Pengayaan Proposal Penelitian DRTPM Fakultas Ekonomi dan Bisnis UMM: Tingkatkan Kapasitas Penelitian Dosen

Malang – Fakultas Ekonomi dan Bisnis Universitas Muhammadiyah Malang (FEB UMM) menggelar kegiatan bertajuk “Pengayaan Proposal Penelitian Direktorat Riset, Teknologi, dan Pengabdian kepada Masyarakat (DRTPM) 2025” pada Sabtu (18/1). Acara ini berlangsung di Ruang Sidang FEB UMM mulai pukul 08.00 hingga 11.30 WIB, dengan dihadiri oleh seluruh dosen FEB UMM. Kegiatan ini resmi dibuka oleh Dekan FEB UMM, Prof. Dr. Idah Zuhroh, M.M., yang menyampaikan pentingnya meningkatkan kualitas proposal penelitian guna mendukung daya saing institusi. Acara dipandu oleh Prof. Dr. Widayat, M.M., selaku Wakil Dekan I FEB UMM, yang juga bertindak sebagai moderator. Pada sesi pertama, narasumber utama, Prof. Dr.

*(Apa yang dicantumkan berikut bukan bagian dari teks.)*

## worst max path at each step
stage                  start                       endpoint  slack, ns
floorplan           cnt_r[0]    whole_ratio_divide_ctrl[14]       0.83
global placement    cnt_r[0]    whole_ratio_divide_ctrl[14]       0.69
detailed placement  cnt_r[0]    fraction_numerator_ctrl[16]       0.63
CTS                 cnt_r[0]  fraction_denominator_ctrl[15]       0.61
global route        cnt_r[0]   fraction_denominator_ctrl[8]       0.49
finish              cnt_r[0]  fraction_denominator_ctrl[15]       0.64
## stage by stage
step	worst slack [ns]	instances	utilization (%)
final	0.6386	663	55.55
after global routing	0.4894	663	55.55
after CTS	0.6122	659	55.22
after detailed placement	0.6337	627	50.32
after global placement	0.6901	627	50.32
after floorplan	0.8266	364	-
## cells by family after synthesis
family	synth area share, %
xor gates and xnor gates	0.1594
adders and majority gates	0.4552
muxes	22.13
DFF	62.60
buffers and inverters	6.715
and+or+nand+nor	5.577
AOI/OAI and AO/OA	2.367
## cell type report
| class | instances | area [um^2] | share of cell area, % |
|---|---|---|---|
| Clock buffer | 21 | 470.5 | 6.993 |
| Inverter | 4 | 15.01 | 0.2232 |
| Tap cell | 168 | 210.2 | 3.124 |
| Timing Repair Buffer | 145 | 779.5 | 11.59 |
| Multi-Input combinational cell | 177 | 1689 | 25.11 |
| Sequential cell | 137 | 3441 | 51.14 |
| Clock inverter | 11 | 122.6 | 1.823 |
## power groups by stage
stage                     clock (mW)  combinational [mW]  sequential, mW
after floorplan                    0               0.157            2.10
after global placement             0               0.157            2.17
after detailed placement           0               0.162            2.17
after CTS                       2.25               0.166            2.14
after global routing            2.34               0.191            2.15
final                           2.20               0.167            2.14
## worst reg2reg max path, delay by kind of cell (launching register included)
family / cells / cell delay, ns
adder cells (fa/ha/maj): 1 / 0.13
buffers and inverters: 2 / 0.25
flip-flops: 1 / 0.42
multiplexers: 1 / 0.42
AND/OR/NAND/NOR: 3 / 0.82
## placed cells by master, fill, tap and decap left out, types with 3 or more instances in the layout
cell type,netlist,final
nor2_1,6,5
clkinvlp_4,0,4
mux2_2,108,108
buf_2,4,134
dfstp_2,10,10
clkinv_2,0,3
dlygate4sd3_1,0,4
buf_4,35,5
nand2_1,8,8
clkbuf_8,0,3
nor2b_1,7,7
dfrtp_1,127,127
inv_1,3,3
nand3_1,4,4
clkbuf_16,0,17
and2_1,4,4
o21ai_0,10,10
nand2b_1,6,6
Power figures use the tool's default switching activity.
===== src/uedc_defines.vh =====
// uedc_defines.vh - offsets, field positions, codes and reset values of the endpoint control block
`ifndef UEDC_DEFINES_VH
`define UEDC_DEFINES_VH
// ****************************************
// register byte offsets
// ****************************************
`define UEDC_OFF_SELECT   8'h00
`define UEDC_OFF_CONTROL  8'h04
`define UEDC_OFF_TYPEDIR  8'h08
`define UEDC_OFF_SIZEBK   8'h0c
`define UEDC_OFF_STATUS0  8'h10
`define UEDC_OFF_STATUS1  8'h14
`define UEDC_OFF_INTFLAGS 8'h18
`define UEDC_OFF_INTEN    8'h1c
`define UEDC_OFF_SUMMARY  8'h20
// ****************************************
// field positions
// ****************************************
`define UEDC_B_STALL_REQUEST    5
`define UEDC_B_STALLCLR   4
`define UEDC_B_TGLRST     3
`define UEDC_B_ENABLE     0
`define UEDC_B_DIR        0
`define UEDC_B_MEMORY_ALLOCATE      1
`define UEDC_B_OVF        6
`define UEDC_B_UNF        5
`define UEDC_B_FIFO_CONTROL    7
`define UEDC_B_NAKIN      6
`define UEDC_B_NAKOUT     4
`define UEDC_B_RXSTP      3
`define UEDC_B_RXOUT      2
`define UEDC_B_STALLED    1
`define UEDC_B_TXIN       0
`define UEDC_B_FLERRE     7
// ****************************************
// codes and reset values
// ****************************************
`define UEDC_TYPE_CTRL    2'h0
`define UEDC_TYPE_ISO     2'h1
`define UEDC_TYPE_BULK    2'h2
`define UEDC_TYPE_INTR    2'h3
`define UEDC_SIZE_MAX_ALL 3'h3
`define UEDC_SIZE_MAX_EP1 3'h5
`define UEDC_EP_BIG       3'h1
`define UEDC_BASE_BYTES   12'h008
`define UEDC_MEM_BYTES    12'h340
`define UEDC_RST_BYTE     8'h00
`define UEDC_SEL_FORBID   3'h7
`endif


===== src/uedc_endpoint_ctrl.v =====
// uedc_endpoint_ctrl.v - per-endpoint control, configuration, status and flag logic with an APB slave
//
// How it works
// - stall request set by software, cleared by SETUP
// - stall clear bit drops request, reads zero
// - toggle reset forces next toggle zero, self-clears
// - type field: control, iso, bulk, interrupt
// - direction bit: one IN, zero OUT/control
// - size codes 8..256 bytes, big only endpoint 1
// - bank field: single or double, rest reserved
// - allocate bit reserves or frees buffer memory
// - config valid judged when allocation requested
// - iso overflow/underflow flags, software clears only
// - toggle status: last OUT or next IN
// - busy bank count of occupied banks
// - control direction captured after each SETUP
// - current bank read-only, non-control endpoints
// - OUT packet sets fifo control and flag
// - IN bank free sets fifo control, ready
// - NAK IN / NAK OUT flags, software clears
// - access allowed from bank state, stall, error
// - SETUP flag, never on IN endpoints
// - kill bank discards last filled IN bank
// - stalled flag on STALL sent or iso OUT CRC
// - interrupt summary from enabled endpoint flags
//
// The placing of the registers and the APB interface to the registers were decided locally.
`timescale 1ns/1ps
`default_nettype none
`include "uedc_defines.vh"
module uedc_endpoint_ctrl #(
   parameter EP_COUNT = 7
) (
   input  wire                  pclk,
   input  wire                  presetn,
   input  wire                  psel,
   input  wire                  penable,
   input  wire                  pwrite,
   input  wire [7:0]            paddr,
   input  wire [31:0]           pwdata,
   output wire                  pready,
   output reg  [31:0]           prdata,
   output wire                  pslverr,
   input  wire                  usb_reset,
   input  wire [2:0]            sie_ep,
   input  wire                  sie_setup,
   input  wire                  sie_setup_dir_in,
   input  wire                  sie_out,
   input  wire                  sie_rx_toggle,
   input  wire                  sie_in_sent,
   input  wire                  sie_nak_in,
   input  wire                  sie_nak_out,
   input  wire                  sie_stall_sent,
   input  wire                  sie_crc_err,
   input  wire                  sie_overflow,
   input  wire                  sie_underflow,
   output wire [EP_COUNT-1:0]   ep_enabled,
   output wire [EP_COUNT-1:0]   ep_stall,
   output wire [EP_COUNT-1:0]   ep_in_toggle,
   output wire [EP_COUNT-1:0]   ep_toggle_clr,
   output wire [EP_COUNT-1:0]   ep_bank_ready,
   output wire [EP_COUNT-1:0]   endpoint_interrupt_summary
);

   // ****************************************
   // helpers
   // ****************************************
   // buffer bytes that one endpoint takes for a size code and bank field
   function [11:0] ep_bytes;
      input [2:0] size;
      input [1:0] banks;
      begin
         ep_bytes = `UEDC_BASE_BYTES << size;
         if (banks[0])
            ep_bytes = {ep_bytes[10:0], 1'b0};
      end
   endfunction

   // ****************************************
   // apb slave
   // ****************************************
   reg  [2:0]              endpoint_select_reg;
   wire [EP_COUNT*8-1:0]   rd_ctl;
   wire [EP_COUNT*8-1:0]   rd_typ;
   wire [EP_COUNT*8-1:0]   rd_siz;
   wire [EP_COUNT*8-1:0]   rd_st0;
   wire [EP_COUNT*8-1:0]   rd_st1;
   wire [EP_COUNT*8-1:0]   rd_int;
   wire [EP_COUNT*8-1:0]   rd_ien;
   wire [EP_COUNT*12-1:0]  used_bytes;
   wire                    acc_wr;
   wire                    mapped;
   reg  [7:0]              rd_byte;
   integer                 k;

   // zero-wait slave: every access ends in its first access cycle
   assign pready  = 1'b1;
   assign mapped  = (paddr[1:0] == 2'h0) && (paddr <= `UEDC_OFF_SUMMARY);
   assign pslverr = psel & penable & ~mapped;
   assign acc_wr  = psel & penable & pwrite & mapped;

   // endpoint selection, a forbidden value is kept out of the register
   always @(posedge pclk or negedge presetn) begin
      if (!presetn) begin
         endpoint_select_reg <= 3'h0;
      end else if (acc_wr && paddr == `UEDC_OFF_SELECT && pwdata[2:0] != `UEDC_SEL_FORBID) begin
         endpoint_select_reg <= pwdata[2:0];
      end
   end

   // read mux for the selected endpoint
   always @* begin
      rd_byte = `UEDC_RST_BYTE;
      for (k = 0; k < EP_COUNT; k = k + 1) begin
         if (endpoint_select_reg == k[2:0]) begin
            case (paddr)
               `UEDC_OFF_CONTROL:  rd_byte = rd_ctl[k*8+:8];
               `UEDC_OFF_TYPEDIR:  rd_byte = rd_typ[k*8+:8];
               `UEDC_OFF_SIZEBK:   rd_byte = rd_siz[k*8+:8];
               `UEDC_OFF_STATUS0:  rd_byte = rd_st0[k*8+:8];
               `UEDC_OFF_STATUS1:  rd_byte = rd_st1[k*8+:8];
               `UEDC_OFF_INTFLAGS: rd_byte = rd_int[k*8+:8];
               `UEDC_OFF_INTEN:    rd_byte = rd_ien[k*8+:8];
               default:            rd_byte = rd_byte;
            endcase
         end
      end
      if (paddr == `UEDC_OFF_SELECT)
         rd_byte = {5'h00, endpoint_select_reg};
      if (paddr == `UEDC_OFF_SUMMARY)
         rd_byte = {{(8-EP_COUNT){1'b0}}, endpoint_interrupt_summary};
   end

   // read data is caught in the setup cycle so it comes from a flop in the access cycle
   always @(posedge pclk or negedge presetn) begin
      if (!presetn) begin
         prdata <= 32'h0000_0000;
      end else if (psel && !penable) begin
         prdata <= mapped ? {24'h00_0000, rd_byte} : 32'h0000_0000;
      end
   end

   // ****************************************
   // per-endpoint logic
   // ****************************************
   genvar i;
   generate
      for (i = 0; i < EP_COUNT; i = i + 1) begin : g_ep
         localparam [2:0] IDX = i;
         reg        en_reg;
         reg        stall_reg;
         reg        tclr_reg;
         reg [1:0]  type_reg;
         reg        dir_reg;
         reg [2:0]  size_reg;
         reg [1:0]  bk_reg;
         reg        memory_allocate_reg;
         reg        config_valid_reg;
         reg        ovf_reg;
         reg        unf_reg;
         reg        dtin_reg;
         reg        dtout_reg;
         reg        cdir_reg;
         reg        cur_reg;
         reg [1:0]  busy_reg;
         reg        fifo_reg;
         reg        nakin_reg;
         reg        nakout_reg;
         reg        stp_reg;
         reg        rxo_reg;
         reg        stl_reg;
         reg        txi_reg;
         reg        kill_reg;
         reg [7:0]  ien_reg;
         reg [11:0] others;
         integer    j;
         wire       hit = (sie_ep == IDX);
         wire       sel = (endpoint_select_reg == IDX);
         wire       w_ctl = acc_wr & sel & (paddr == `UEDC_OFF_CONTROL);
         wire       w_typ = acc_wr & sel & (paddr == `UEDC_OFF_TYPEDIR);
         wire       w_siz = acc_wr & sel & (paddr == `UEDC_OFF_SIZEBK);
         wire       w_st0 = acc_wr & sel & (paddr == `UEDC_OFF_STATUS0);
         wire       w_int = acc_wr & sel & (paddr == `UEDC_OFF_INTFLAGS);
         wire       w_ien = acc_wr & sel & (paddr == `UEDC_OFF_INTEN);
         wire       is_ctl = (type_reg == `UEDC_TYPE_CTRL);
         wire       is_iso = (type_reg == `UEDC_TYPE_ISO);
         wire       is_in = dir_reg & ~is_ctl;
         wire [1:0] nbk = bk_reg[0] ? 2'h2 : 2'h1;
         wire       tgl_rst = w_ctl & pwdata[`UEDC_B_TGLRST];
         wire       e_rx = hit & (sie_out | sie_setup) & ~is_in & (busy_reg < nbk);
         wire       rel = w_int & ~pwdata[`UEDC_B_FIFO_CONTROL] & fifo_reg;
         wire       kill = w_int & pwdata[`UEDC_B_RXOUT] & is_in & (busy_reg != 2'h0);
         wire       in_dec = is_in & ((hit & sie_in_sent) | kill) & (busy_reg != 2'h0);
         wire       inc = is_in ? (rel & (busy_reg < nbk)) : e_rx;
         wire       dec = is_in ? in_dec : (rel & (busy_reg != 2'h0));
         wire [1:0] busy_n = busy_reg + {1'b0, inc} - {1'b0, dec};
         wire       fifo_n = is_in ? (busy_n < nbk) : (busy_n != 2'h0);
         wire       size_ok = (size_reg <= `UEDC_SIZE_MAX_ALL) ||
                              (IDX == `UEDC_EP_BIG && size_reg <= `UEDC_SIZE_MAX_EP1);
         wire [11:0] mine = ep_bytes(pwdata[6:4], pwdata[3:2]);
         wire       fit_size = (pwdata[6:4] <= `UEDC_SIZE_MAX_ALL) ||
                               (IDX == `UEDC_EP_BIG && pwdata[6:4] <= `UEDC_SIZE_MAX_EP1);
         wire       fit = fit_size & ~pwdata[3] & (others + mine <= `UEDC_MEM_BYTES);
         wire       err = ~config_valid_reg | ovf_reg | unf_reg;
         wire       access_allowed = ~stall_reg & ~err & (is_in ? (busy_reg < nbk) : (busy_reg != 2'h0));
         wire [6:0] srcs = {ovf_reg | unf_reg, nakin_reg, nakout_reg, stp_reg, rxo_reg, stl_reg, txi_reg};
         wire [6:0] ens = {ien_reg[7:6], ien_reg[4:0]};

         // memory already held by the other endpoints
         always @* begin
            others = 12'h000;
            for (j = 0; j < EP_COUNT; j = j + 1) begin
               if (j != i)
                  others = others + used_bytes[j*12+:12];
            end
         end

         // a usb bus reset returns the endpoint to its power-up state
         always @(posedge pclk or negedge presetn) begin
            if (!presetn) begin
               en_reg <= 1'b0; stall_reg <= 1'b0; tclr_reg <= 1'b0;
               type_reg <= 2'h0; dir_reg <= 1'b0; size_reg <= 3'h0; bk_reg <= 2'h0;
               memory_allocate_reg <= 1'b0; config_valid_reg <= 1'b0; ovf_reg <= 1'b0; unf_reg <= 1'b0;
               dtin_reg <= 1'b0; dtout_reg <= 1'b0; cdir_reg <= 1'b0; cur_reg <= 1'b0;
               busy_reg <= 2'h0; fifo_reg <= 1'b0; nakin_reg <= 1'b0; nakout_reg <= 1'b0;
               stp_reg <= 1'b0; rxo_reg <= 1'b0; stl_reg <= 1'b0; txi_reg <= 1'b0;
               kill_reg <= 1'b0; ien_reg <= 8'h00;
            end else if (usb_reset) begin
               en_reg <= 1'b0; stall_reg <= 1'b0; tclr_reg <= 1'b0;
               type_reg <= 2'h0; dir_reg <= 1'b0; size_reg <= 3'h0; bk_reg <= 2'h0;
               memory_allocate_reg <= 1'b0; config_valid_reg <= 1'b0; ovf_reg <= 1'b0; unf_reg <= 1'b0;
               dtin_reg <= 1'b0; dtout_reg <= 1'b0; cdir_reg <= 1'b0; cur_reg <= 1'b0;
               busy_reg <= 2'h0; fifo_reg <= 1'b0; nakin_reg <= 1'b0; nakout_reg <= 1'b0;
               stp_reg <= 1'b0; rxo_reg <= 1'b0; stl_reg <= 1'b0; txi_reg <= 1'b0;
               kill_reg <= 1'b0; ien_reg <= 8'h00;
            end else begin
               // control register
               if (w_ctl)
                  en_reg <= pwdata[`UEDC_B_ENABLE];
               if (hit & sie_setup)
                  stall_reg <= 1'b0;
               else if (w_ctl & pwdata[`UEDC_B_STALLCLR])
                  stall_reg <= 1'b0;
               else if (w_ctl & pwdata[`UEDC_B_STALL_REQUEST])
                  stall_reg <= 1'b1;
               tclr_reg <= tgl_rst;
               // configuration
               if (w_typ) begin
                  type_reg <= pwdata[7:6];
                  dir_reg  <= pwdata[`UEDC_B_DIR];
               end
               if (w_siz) begin
                  size_reg  <= pwdata[6:4];
                  bk_reg    <= pwdata[3:2];
                  memory_allocate_reg <= pwdata[`UEDC_B_MEMORY_ALLOCATE];
                  if (pwdata[`UEDC_B_MEMORY_ALLOCATE])
                     config_valid_reg <= fit;
               end
               // iso flow flags: hardware set beats a software clear
               ovf_reg <= (hit & sie_overflow & is_iso) |
                          (ovf_reg & ~(w_st0 & ~pwdata[`UEDC_B_OVF]));
               unf_reg <= (hit & sie_underflow & is_iso) |
                          (unf_reg & ~(w_st0 & ~pwdata[`UEDC_B_UNF]));
               // toggle tracking
               if (tgl_rst)
                  dtin_reg <= 1'b0;
               else if (hit & sie_in_sent & is_in)
                  dtin_reg <= ~dtin_reg;
               if (e_rx)
                  dtout_reg <= sie_rx_toggle;
               if (hit & sie_setup)
                  cdir_reg <= sie_setup_dir_in;
               // bank bookkeeping
               busy_reg <= busy_n;
               fifo_reg <= fifo_n;
               if (bk_reg[0] & (rel | (is_in & kill)))
                  cur_reg <= ~cur_reg;
               kill_reg <= kill;
               // event flags, set wins over the software clear
               txi_reg <= (is_in & fifo_n & (rel | ~fifo_reg)) |
                          (txi_reg & is_in & ~(w_int & ~pwdata[`UEDC_B_TXIN]));
               rxo_reg <= (e_rx & hit & sie_out) |
                          (rxo_reg & ~(w_int & ~is_in & ~pwdata[`UEDC_B_RXOUT]));
               stp_reg <= (e_rx & hit & sie_setup) |
                          (stp_reg & ~is_in & ~(w_int & ~pwdata[`UEDC_B_RXSTP]));
               nakin_reg <= (hit & sie_nak_in) |
                            (nakin_reg & ~(w_int & ~pwdata[`UEDC_B_NAKIN]));
               nakout_reg <= (hit & sie_nak_out) |
                             (nakout_reg & ~(w_int & ~pwdata[`UEDC_B_NAKOUT]));
               stl_reg <= (hit & sie_stall_sent) | (hit & sie_crc_err & is_iso & ~is_in) |
                          (stl_reg & ~(w_int & ~pwdata[`UEDC_B_STALLED]));
               if (w_ien)
                  ien_reg <= pwdata[7:0] & 8'hdf;
            end
         end

         // register images and engine-facing state
         assign rd_ctl[i*8+:8] = {2'h0, stall_reg, 4'h0, en_reg};
         assign rd_typ[i*8+:8] = {type_reg, 5'h00, dir_reg};
         assign rd_siz[i*8+:8] = {1'b0, size_reg, bk_reg, memory_allocate_reg, 1'b0};
         assign rd_st0[i*8+:8] = {config_valid_reg, ovf_reg, unf_reg, 1'b0,
                                  1'b0, is_in ? dtin_reg : dtout_reg, busy_reg};
         assign rd_st1[i*8+:8] = {5'h00, cdir_reg, 1'b0, cur_reg & ~is_ctl};
         assign rd_int[i*8+:8] = {fifo_reg, nakin_reg, access_allowed, nakout_reg, stp_reg & ~is_in,
                                  is_in ? kill_reg : rxo_reg, stl_reg, txi_reg & is_in};
         assign rd_ien[i*8+:8] = ien_reg;
         assign used_bytes[i*12+:12] = (memory_allocate_reg & config_valid_reg & size_ok) ?
                                       ep_bytes(size_reg, bk_reg) : 12'h000;
         assign endpoint_interrupt_summary[i] = |(srcs & ens);
         assign ep_enabled[i]    = en_reg & memory_allocate_reg & config_valid_reg;
         assign ep_stall[i]      = stall_reg;
         assign ep_in_toggle[i]  = dtin_reg;
         assign ep_toggle_clr[i] = tclr_reg;
         assign ep_bank_ready[i] = is_in ? (busy_reg != 2'h0) : (busy_reg < nbk);
      end
   endgenerate

endmodule // uedc_endpoint_ctrl
`default_nettype wire
File: config.mk
export PLATFORM = sky130hd
export DESIGN_NAME = sad_decoder
export DESIGN_NICKNAME = d
export VERILOG_FILES = /design/src/hdl/sad_pkg.sv /design/src/hdl/sad_decoder.sv /design/src/hdl/sad_board_regs.sv
export SDC_FILE = /design/constraint.sdc
export NUM_CORES = 1
export LEC_CHECK = 0
export BUFFER_PORTS_ARGS = -buffer_cell sky130_fd_sc_hd__buf_2
export CORE_MARGIN = 5
export CORE_UTILIZATION = 30
export CTS_BUF_LIST = sky130_fd_sc_hd__clkbuf_4 sky130_fd_sc_hd__clkbuf_8
export DETAILED_ROUTE_END_ITERATION = 12
export GPL_TIMING_DRIVEN = 0
export PLACE_DENSITY = 0.64
export SETUP_SLACK_MARGIN = 0.2
export SYNTH_ARGS = -nofsm -noshare
export SYNTH_HDL_FRONTEND = slang
export SYNTH_HIERARCHICAL = 1
export SYNTH_SLANG_ARGS = --single-unit
File: constraint.sdc
create_clock -name clk -period 2.66 [get_ports clk]
set_input_delay 0.399 -clock clk [delete_from_list [all_inputs] [get_ports clk]]
set_output_delay 0.399 -clock clk [all_outputs]
set_load 0.01 [all_outputs]
`config.mk`:
```
export PLATFORM = sky130hd
export DESIGN_NAME = sorc_regs
export DESIGN_NICKNAME = d
export VERILOG_FILES = /design/src/hw/sorc_pkg.sv /design/src/hw/sorc_regs.sv /design/src/hw/sorc_flag_sample.sv
export SDC_FILE = /design/constraint.sdc
export NUM_CORES = 1
export LEC_CHECK = 0
export BUFFER_PORTS_ARGS = -buffer_cell sky130_fd_sc_hd__buf_4
export CORE_ASPECT_RATIO = 1.5
export CORE_MARGIN = 10
export CORE_UTILIZATION = 46
export DETAILED_ROUTE_END_ITERATION = 12
export PLACE_DENSITY = 0.77
export SYNTH_ARGS = -nofsm -noshare
export SYNTH_HDL_FRONTEND = slang
export SYNTH_HIERARCHICAL = 1
export SYNTH_SLANG_ARGS = --single-unit
export TNS_END_PERCENT = 100
```
`constraint.sdc`:
```
create_clock -name pclk -period 1.8 [get_ports pclk]
set_clock_uncertainty 0.15 [all_clocks]
set_input_delay 0.18 -clock pclk [delete_from_list [all_inputs] [get_ports pclk]]
set_output_delay 0.18 -clock pclk [all_outputs]
set_load 0.02 [all_outputs]
```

Jabal Tarik Ibrahim, M.Si., memberikan pemaparan mengenai teknik penulisan proposal penelitian. Materi yang disampaikan mencakup langkah-langkah strategis dalam menyusun proposal, mulai dari perancangan latar belakang penelitian, rumusan masalah, pendekatan solusi, state of the art, hingga pembuatan roadmap penelitian. Sesi kedua dilanjutkan oleh Ni’matuzahroh, S.Psi., M.Si., Ph.D., yang membahas kiat-kiat agar proposal penelitian dapat lolos seleksi dan memperoleh pendanaan hibah dari sumber eksternal. Dalam pemaparannya, beliau menekankan pentingnya memahami standar dan prioritas penelitian nasional serta global, sekaligus mendorong dosen untuk mengembangkan inovasi yang relevan dengan kebutuhan masyarakat. Meningkatkan Kapasitas Penelitian dan Kolaborasi Kegiatan ini bertujuan untuk meningkatkan kapasitas dosen FEB UMM dalam menghasilkan proposal berkualitas sesuai standar DRTPM. Selain itu, acara ini dirancang untuk memperkuat kemampuan kolaboratif lintas disiplin, sehingga mampu menciptakan penelitian yang lebih inovatif. “Melalui bimbingan langsung dari para pakar, diharapkan para dosen dapat mengidentifikasi strategi terbaik dalam memanfaatkan sumber daya penelitian yang ada, meningkatkan keterampilan teknis, serta memahami tren prioritas penelitian di tingkat nasional maupun internasional,” ujar Prof. Idah Zuhroh dalam sambutannya. Antusiasme peserta terlihat dari diskusi yang interaktif selama sesi berlangsung. Para dosen mendapatkan wawasan baru terkait strategi pengembangan ide penelitian, sekaligus membangun jejaring untuk kolaborasi lebih lanjut. Kegiatan ini diharapkan menjadi pijakan awal untuk mencetak proposal-proposal penelitian yang tidak hanya kompetitif, tetapi juga berdampak luas bagi masyarakat dan dunia akademik.